Members of the phylum are not exclusive to the termite gut and have been found in the guts of other organisms including the wood-feeding cockroach and the cow rumen. Elusimicrobiota sequences have also been identified in environmental samples such as soil and marine sediments.

Two species of Elusimicrobiota have been cultured. The first, Elusimicrobium minutum, belongs to the class Elusimicrobia. This gram-negative bacteria was isolated from the hindgut of Pachnoda ephippiata larva, which is a scarab beetle. Elusimicrobium minutum is small at about 0.3 to 2.5 μm long, classifying it as an ultramicrobacterium. It is a mesophile, growing at temperatures from 20 to 32°C. As an obligate anaerobe, it relies solely on fermentation of sugars for energy, producing acetate, ethanol, lactate, hydrogen, and alanine.

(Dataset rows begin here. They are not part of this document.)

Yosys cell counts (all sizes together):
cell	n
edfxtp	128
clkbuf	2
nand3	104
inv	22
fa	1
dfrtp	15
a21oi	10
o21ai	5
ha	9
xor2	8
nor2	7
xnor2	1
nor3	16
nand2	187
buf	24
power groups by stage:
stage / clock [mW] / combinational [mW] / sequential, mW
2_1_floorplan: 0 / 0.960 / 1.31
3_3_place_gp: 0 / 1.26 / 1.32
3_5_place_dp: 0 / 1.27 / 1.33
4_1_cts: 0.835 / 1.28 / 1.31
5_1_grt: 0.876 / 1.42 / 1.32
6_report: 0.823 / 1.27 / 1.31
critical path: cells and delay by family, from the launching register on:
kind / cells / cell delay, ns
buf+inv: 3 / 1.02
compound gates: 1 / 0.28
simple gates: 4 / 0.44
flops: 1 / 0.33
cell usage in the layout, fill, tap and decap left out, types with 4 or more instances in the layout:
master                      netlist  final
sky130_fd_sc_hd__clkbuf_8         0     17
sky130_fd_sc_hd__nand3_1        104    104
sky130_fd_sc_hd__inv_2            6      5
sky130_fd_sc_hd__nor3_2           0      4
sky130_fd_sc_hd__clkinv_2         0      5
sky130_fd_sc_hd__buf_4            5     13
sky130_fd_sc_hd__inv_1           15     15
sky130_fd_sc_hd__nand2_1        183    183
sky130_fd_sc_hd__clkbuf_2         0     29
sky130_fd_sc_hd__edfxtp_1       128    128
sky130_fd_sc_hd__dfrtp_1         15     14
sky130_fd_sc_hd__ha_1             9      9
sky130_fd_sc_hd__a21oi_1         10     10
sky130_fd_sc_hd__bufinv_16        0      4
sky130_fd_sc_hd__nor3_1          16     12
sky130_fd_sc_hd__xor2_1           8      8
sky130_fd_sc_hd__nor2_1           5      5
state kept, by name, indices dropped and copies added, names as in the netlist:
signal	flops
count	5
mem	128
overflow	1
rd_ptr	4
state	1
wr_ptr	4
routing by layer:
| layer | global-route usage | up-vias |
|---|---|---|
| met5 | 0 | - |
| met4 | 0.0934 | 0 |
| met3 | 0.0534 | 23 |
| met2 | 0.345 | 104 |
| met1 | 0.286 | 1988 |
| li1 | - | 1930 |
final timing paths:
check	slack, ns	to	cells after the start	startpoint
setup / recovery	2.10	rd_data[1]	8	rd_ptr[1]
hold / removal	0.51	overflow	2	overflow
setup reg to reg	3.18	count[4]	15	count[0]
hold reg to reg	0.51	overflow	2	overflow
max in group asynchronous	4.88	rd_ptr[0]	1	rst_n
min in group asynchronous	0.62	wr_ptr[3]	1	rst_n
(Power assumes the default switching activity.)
### src/rtl/io_pwm_pkg.sv
// Register map and PWM_CTRL field layout shared by the GPIO/PWM peripheral
// and its PWM channel sub-module.
package io_pwm_pkg;

  localparam logic [5:0] OFF_GPIO_OUT   = 6'h00;
  localparam logic [5:0] OFF_GPIO_IN    = 6'h04;
  localparam logic [5:0] OFF_EDGE_FLAG  = 6'h08;
  localparam logic [5:0] OFF_IRQ_EN     = 6'h0C;
  localparam logic [5:0] OFF_PWM_CTRL   = 6'h10;
  localparam logic [5:0] OFF_PWM_PERIOD = 6'h14;
  localparam logic [5:0] OFF_PWM_DUTY0  = 6'h20;

  localparam int EN_BIT    = 0;
  localparam int PRESC_LSB = 8;
  localparam int PRESC_MSB = 15;
  localparam int PRESC_W   = PRESC_MSB - PRESC_LSB + 1;

  function automatic logic [5:0] duty_offset(input int idx);
    return OFF_PWM_DUTY0 + 6'(4 * idx);
  endfunction

endpackage

### src/rtl/io_pwm_periph_pwm_channel.sv
// One PWM channel: shadow duty written by software, active duty reloaded only
// at period wrap (or freely while disabled) so a waveform never glitches.
module pwm_channel
  import io_pwm_pkg::*;
#(
  parameter int CNT_W = 16
) (
  input  logic             clk,
  input  logic             rst,
  input  logic             duty_we,
  input  logic [CNT_W-1:0] duty_wdata,
  input  logic             load,
  input  logic             en,
  input  logic [CNT_W-1:0] cnt,
  output logic [CNT_W-1:0] shadow_duty,
  output logic             pwm
);

  logic [CNT_W-1:0] active_duty;

  always_ff @(posedge clk) begin
    if (!rst) begin
      shadow_duty <= '0;
      active_duty <= '0;
    end else begin
      if (duty_we) shadow_duty <= duty_wdata;
      if (load)    active_duty <= shadow_duty;
    end
  end

  assign pwm = en & (cnt < active_duty);

endmodule
$ cat config.mk
export PLATFORM = sky130hd
export DESIGN_NAME = dual_issue_relay_buffer
export DESIGN_NICKNAME = d
export VERILOG_FILES = /design/src/rtl/dual_issue_relay_buffer.sv
export SDC_FILE = /design/constraint.sdc
export NUM_CORES = 1
export LEC_CHECK = 0
export BUFFER_PORTS_ARGS = -buffer_cell sky130_fd_sc_hd__buf_2
export CORE_MARGIN = 2
export CORE_UTILIZATION = 26
export CTS_BUF_LIST = sky130_fd_sc_hd__clkbuf_4 sky130_fd_sc_hd__clkbuf_8
export DETAILED_ROUTE_END_ITERATION = 16
export HOLD_SLACK_MARGIN = 0.15
export SLEW_MARGIN = 0
export SYNTH_ARGS = -nofsm -noshare
export SYNTH_HDL_FRONTEND = slang
export SYNTH_SLANG_ARGS = --single-unit
$ cat constraint.sdc
create_clock -name clk -period 8.6 [get_ports clk]
set_input_delay 0.43 -clock clk [delete_from_list [all_inputs] [get_ports clk]]
set_output_delay 0.43 -clock clk [all_outputs]
set_load 0.03 [all_outputs]
$ cat src/rtl/dual_issue_relay_buffer.sv
// Dual-issue relay stage: circular FIFO of single-instruction slots that offers
// the two oldest entries to the execute lanes, demoting to single issue on a hazard.
module dual_issue_relay_buffer #(
   parameter int IW       = 16,
   parameter int DEPTH    = 8,
   parameter int REG_W    = 3,
   parameter int DEST_LSB = 8,
   parameter int SRC1_LSB = 5,
   parameter int SRC2_LSB = 2,
   parameter int IMM_BIT  = 11,
   parameter int DUAL_EN  = 1
) (
   input  logic                       clk,
   input  logic                       rst,
   input  logic                       flush,
   input  logic                       in_valid,
   input  logic                       in_has1,
   input  logic [IW-1:0]              in_instr0,
   input  logic [IW-1:0]              in_instr1,
   output logic                       in_ready,
   input  logic                       out_ready,
   output logic                       out_valid0,
   output logic [IW-1:0]              out_instr0,
   output logic                       out_valid1,
   output logic [IW-1:0]              out_instr1,
   output logic                       issue_single,
   output logic [$clog2(DEPTH):0]     count,
   output logic [15:0]                single_cnt
);

   localparam int PW = $clog2(DEPTH);
   localparam int CW = PW + 1;

   logic [IW-1:0] mem_q [DEPTH];
   logic [PW-1:0] rd_ptr_q, rd_ptr_d, wr_ptr_q, wr_ptr_d;
   logic [PW-1:0] rd_ptr_p1_s, wr_ptr_p1_s;
   logic [CW-1:0] count_q, count_d;
   logic [CW-1:0] push_n_s, pop_n_s;
   logic [15:0]   single_cnt_q, single_cnt_d;
   logic          push_s, pop_s, hazard_s;

   // Register dependency between the older (a) and younger (b) head entries.
   function automatic logic hazard_f(input logic [IW-1:0] a, input logic [IW-1:0] b);
      logic [REG_W-1:0] a_dst, a_s1, a_s2, b_dst, b_s1, b_s2;
      a_dst = a[DEST_LSB +: REG_W];
      a_s1  = a[SRC1_LSB +: REG_W];
      a_s2  = a[SRC2_LSB +: REG_W];
      b_dst = b[DEST_LSB +: REG_W];
      b_s1  = b[SRC1_LSB +: REG_W];
      b_s2  = b[SRC2_LSB +: REG_W];
      hazard_f = (a_dst == b_dst) || (a_dst == b_s1) || (!b[IMM_BIT] && (a_dst == b_s2)) ||
                 (b_dst == a_s1) || (!a[IMM_BIT] && (b_dst == a_s2));
   endfunction

   assign rd_ptr_p1_s  = rd_ptr_q + PW'(1);
   assign wr_ptr_p1_s  = wr_ptr_q + PW'(1);
   assign out_instr0   = mem_q[rd_ptr_q];
   assign out_instr1   = mem_q[rd_ptr_p1_s];
   assign hazard_s     = hazard_f(out_instr0, out_instr1);
   assign out_valid0   = (count_q != CW'(0));
   assign out_valid1   = (DUAL_EN != 0) && (count_q >= CW'(2)) && !hazard_s;
   assign issue_single = (count_q >= CW'(2)) && !out_valid1;
   assign in_ready     = (count_q <= CW'(DEPTH - 2));
   assign count        = count_q;
   assign single_cnt   = single_cnt_q;

   assign push_s   = in_valid && in_ready;
   assign pop_s    = out_ready && out_valid0;
   assign push_n_s = in_has1 ? CW'(2) : CW'(1);
   assign pop_n_s  = out_valid1 ? CW'(2) : CW'(1);

   // Next-state for pointers, occupancy and the single-issue statistic.
   always_comb begin
      rd_ptr_d     = rd_ptr_q;
      wr_ptr_d     = wr_ptr_q;
      count_d      = count_q;
      single_cnt_d = single_cnt_q;
      if (flush) begin
         rd_ptr_d = PW'(0);
         wr_ptr_d = PW'(0);
         count_d  = CW'(0);
      end else begin
         if (push_s) begin
            wr_ptr_d = wr_ptr_q + push_n_s[PW-1:0];
         end else begin
            wr_ptr_d = wr_ptr_q;
         end
         if (pop_s) begin
            rd_ptr_d = rd_ptr_q + pop_n_s[PW-1:0];
         end else begin
            rd_ptr_d = rd_ptr_q;
         end
         count_d = count_q + (push_s ? push_n_s : CW'(0)) - (pop_s ? pop_n_s : CW'(0));
         if (pop_s && issue_single && (single_cnt_q != 16'hFFFF)) begin
            single_cnt_d = single_cnt_q + 16'd1;
         end else begin
            single_cnt_d = single_cnt_q;
         end
      end
   end

   // Control state registers.
   always_ff @(posedge clk or posedge rst) begin
      if (rst) begin
         rd_ptr_q     <= PW'(0);
         wr_ptr_q     <= PW'(0);
         count_q      <= CW'(0);
         single_cnt_q <= 16'd0;
      end else begin
         rd_ptr_q     <= rd_ptr_d;
         wr_ptr_q     <= wr_ptr_d;
         count_q      <= count_d;
         single_cnt_q <= single_cnt_d;
      end
   end

   // Slot storage; contents need no reset since occupancy gates their use.
   always_ff @(posedge clk) begin
      if (push_s && !flush) begin
         mem_q[wr_ptr_q] <= in_instr0;
         if (in_has1) begin
            mem_q[wr_ptr_p1_s] <= in_instr1;
         end
      end
   end

endmodule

The second species that has been cultured is Endomicrobium proavitum. It was isolated from the gut of the termite Reticulitermes santonensis. Unlike the uncultured species previous characterized from this organism, Endomicrobium proavitum is free-living, not an endosymbiont. Similar to Elusimicrobium minutum, it is a gram-negative, obligate anaerobe, and also qualifies as an ultramicrobacterium. It can only ferment glucose, producing acetate, lactate, hydrogen, and CO_{2}. Endomicrobium proavitum is also capable of nitrogen fixation. Another feature of Endomicrobium proavitum is that the most common cell shape changes throughout the growth cycle. During the stationary phase when the bacterial population is not growing, the cells are a round cocciod shape. During a period of growth, most cells are rod-shaped. Some of the rod-shaped cells eventually form a bud at one end. Endomicrobium proavitum is a member of the family Endomicrobiaceae. Genomic analysis suggests that all members of this family are also obligate anaerobes that ferment sugars.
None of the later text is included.